A crime laboratory officer removes material from the house of the prime suspect in the Gilgo Beach killings.
Credit: Jeenah Moon/AP Photo/Alamy
A New York judge recently ruled against a request to exclude advanced DNA sequencing as evidence in the trial of an alleged serial killer. This decision opens the door for whole-genome sequencing—a method used to analyze everything from ancient DNA in fossils to modern criminal cases—to be used in US courts.
“This is a significant advancement in the use of DNA evidence,” says Nathan Lents, a biologist at John Jay College of Criminal Justice in New York City. “It means investigators can now revisit evidence that was previously deemed too small, too old, or too damaged to be useful.” He notes that cold-case units across the country are likely combing through their evidence to see what can now be tested successfully.
A technology matures
The Gilgo Beach killings, a series of murders in Suffolk County, New York, occurred between 1993 and 2011. Many victims were sex workers whose bodies were discovered near the beach. Architect Rex Heuermann was charged with seven of these murders in 2023 and 2024, partly based on hair samples found at the crime scenes.
Back in 2010, investigators found insufficient genetic material in these hairs for traditional forensic analysis. However, since then, genomic technology has advanced rapidly.
Rex Heuermann appears in a New York court in 2023.
Credit: James Carbone/AP Photo/Alamy
Forensic scientists often rely on the traditional polymerase chain reaction (PCR) method to identify suspects from hair and other samples, analyzing short tandem repeats (STRs) in DNA. However, today’s scientists are also capable of sequencing entire genomes and examining single-letter variations in DNA, enhancing their ability to identify individuals even from damaged samples, such as those from Neanderthals or the Gilgo Beach case.

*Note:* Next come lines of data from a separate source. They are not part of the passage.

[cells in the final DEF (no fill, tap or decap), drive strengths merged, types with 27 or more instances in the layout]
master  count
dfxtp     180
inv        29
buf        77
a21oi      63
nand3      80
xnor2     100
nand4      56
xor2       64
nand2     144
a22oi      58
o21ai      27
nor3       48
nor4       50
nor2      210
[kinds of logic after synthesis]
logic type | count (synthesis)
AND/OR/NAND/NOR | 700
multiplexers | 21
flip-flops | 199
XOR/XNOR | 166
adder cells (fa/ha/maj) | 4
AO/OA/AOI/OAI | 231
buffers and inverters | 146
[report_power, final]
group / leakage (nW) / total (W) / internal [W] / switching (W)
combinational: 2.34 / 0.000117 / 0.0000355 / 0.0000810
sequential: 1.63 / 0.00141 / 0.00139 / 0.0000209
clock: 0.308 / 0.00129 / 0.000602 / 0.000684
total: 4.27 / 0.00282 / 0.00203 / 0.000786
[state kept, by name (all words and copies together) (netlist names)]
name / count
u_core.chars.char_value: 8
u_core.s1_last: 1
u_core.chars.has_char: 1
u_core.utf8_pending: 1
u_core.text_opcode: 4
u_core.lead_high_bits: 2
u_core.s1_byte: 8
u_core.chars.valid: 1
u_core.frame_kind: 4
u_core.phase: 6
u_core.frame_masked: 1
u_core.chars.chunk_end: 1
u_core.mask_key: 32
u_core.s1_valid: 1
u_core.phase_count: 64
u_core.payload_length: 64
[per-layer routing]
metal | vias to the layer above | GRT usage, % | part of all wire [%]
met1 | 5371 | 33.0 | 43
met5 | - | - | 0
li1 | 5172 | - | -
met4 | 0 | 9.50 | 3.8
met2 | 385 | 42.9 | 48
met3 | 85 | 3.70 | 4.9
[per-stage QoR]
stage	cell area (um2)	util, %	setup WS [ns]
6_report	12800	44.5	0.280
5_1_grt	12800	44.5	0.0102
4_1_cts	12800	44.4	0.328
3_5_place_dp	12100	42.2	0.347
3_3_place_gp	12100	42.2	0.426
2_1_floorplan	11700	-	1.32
## src/design/sat_pkg.sv

```systemverilog
// sat_pkg: shared constants and types for the separating axis polygon test
// no dependencies
`timescale 1ns / 1ps
`default_nettype none
package sat_pkg;
    localparam int MaxVertices = 8;
    localparam int CoordBits = 16;
    localparam int FieldBits = 16;
    localparam int DepthBits = 18;
    localparam int NormBits = 16;
    localparam logic [DepthBits-1:0] DepthMax = '1;
    localparam logic signed [NormBits-1:0] UnitQ14 = 16'sd16384;

    localparam logic [1:0] FUNC_V1 = 2'd0;
    localparam logic [1:0] FUNC_V2 = 2'd1;
    localparam logic [1:0] FUNC_C1 = 2'd2;
    localparam logic [1:0] FUNC_C2 = 2'd3;

    // request to the shared divide unit
    typedef struct packed {
        logic        start;
        logic [63:0] num;
        logic [35:0] den;
    } t_div_req;

    typedef struct packed {
        logic        done;
        logic [35:0] quo;
    } t_div_rsp;
endpackage
`default_nettype wire

```

## src/design/sat_sqrt.sv

```systemverilog
// sat_sqrt: bit-serial integer square root, one result bit per cycle
// depends on sat_pkg
`timescale 1ns / 1ps
`default_nettype none
module sat_sqrt
    import sat_pkg::*;
(
    input  wire         i_clk,
    input  wire         i_rst_n,
    input  wire         i_start,
    input  wire  [63:0] i_val,
    output logic        o_done,
    output logic [31:0] o_root
);
    logic [63:0] r_rem, n_rem;
    logic [31:0] r_root, n_root;
    logic [5:0]  r_cnt, n_cnt;
    logic        r_busy, n_busy, r_done, n_done;
    logic [63:0] r_val, n_val;
    logic [65:0] w_trial;
    logic [65:0] w_cur;

    // restoring square root, two radicand bits per step
    always_comb begin
        w_cur   = {r_rem[63:0], r_val[63:62]};
        w_trial = w_cur - {32'd0, r_root, 2'b01};
        n_rem = r_rem; n_root = r_root; n_cnt = r_cnt; n_busy = r_busy;
        n_val = r_val; n_done = 1'b0;
        if (i_start) begin
            n_rem = '0; n_root = '0; n_cnt = 6'd0; n_busy = 1'b1; n_val = i_val;
        end else if (r_busy) begin
            n_val = {r_val[61:0], 2'b00};
            if (!w_trial[65]) begin
                n_rem  = w_trial[63:0];
                n_root = {r_root[30:0], 1'b1};
            end else begin
                n_rem  = w_cur[63:0];
                n_root = {r_root[30:0], 1'b0};
            end
            n_cnt = r_cnt + 6'd1;
            if (r_cnt == 6'd31) begin
                n_busy = 1'b0; n_done = 1'b1;
            end
        end
    end

    always_ff @(posedge i_clk) begin
        if (!i_rst_n) begin
            r_busy <= 1'b0; r_done <= 1'b0; r_cnt <= '0;
        end else begin
            r_busy <= n_busy; r_done <= n_done; r_cnt <= n_cnt;
        end
        r_rem <= n_rem; r_root <= n_root; r_val <= n_val;
    end

    assign o_done = r_done;
    assign o_root = r_root;
endmodule
`default_nettype wire

```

Until now, this cutting-edge technique had not been commonly accepted as evidence in court.
The prosecution in the Gilgo Beach case enlisted Astrea Forensics in Santa Cruz, California, to analyze the hairs discovered on the victims. These hair samples were rootless, meaning they contained insufficient DNA for standard STR profiling (rootless hairs primarily consist of keratin and lack significant genetic material, as Lents explains).
Astrea successfully sequenced the limited DNA available in the hairs and then applied statistical analysis to search for single-nucleotide polymorphisms (SNPs)—which are variations in the DNA sequence unique to individuals. Even amidst degradation, whole-genome sequencing combined with this analysis can reveal thousands of SNPs, which can help identify a person’s specific genetic pattern.
Following this, the scientists at Astrea compared the SNP profiles they generated with those in genealogy databases. People often submit their DNA to services like 23andMe and Ancestry, which return SNP profiles. Users can then upload this data to sites such as GEDMatch to discover potential relatives. Many users opt to share their data with forensic genealogists, which is how Astrea was able to focus their investigation on Heuermann and his family.
Setting precedent
The defense team in the Gilgo Beach case initially contested the reliability of Astrea’s DNA-analysis techniques, developed by palaeogenomics researcher Richard ‘Ed’ Green at the University of California, Santa Cruz. (Green has chosen not to comment for this article due to the ongoing prosecution.) The defense argued that Astrea’s statistical methods were unproven and sought to question their validation.
Summary: A New York judge’s ruling allows advanced DNA sequencing to be used as evidence in a high-profile case involving alleged serial killer Rex Heuermann, paving the way for the use of cutting-edge genomic technology in court. This could revolutionize cold cases, enabling law enforcement to revisit previously unsolvable crimes. The case exemplifies the evolving landscape of forensic science as it adapts to new technological breakthroughs.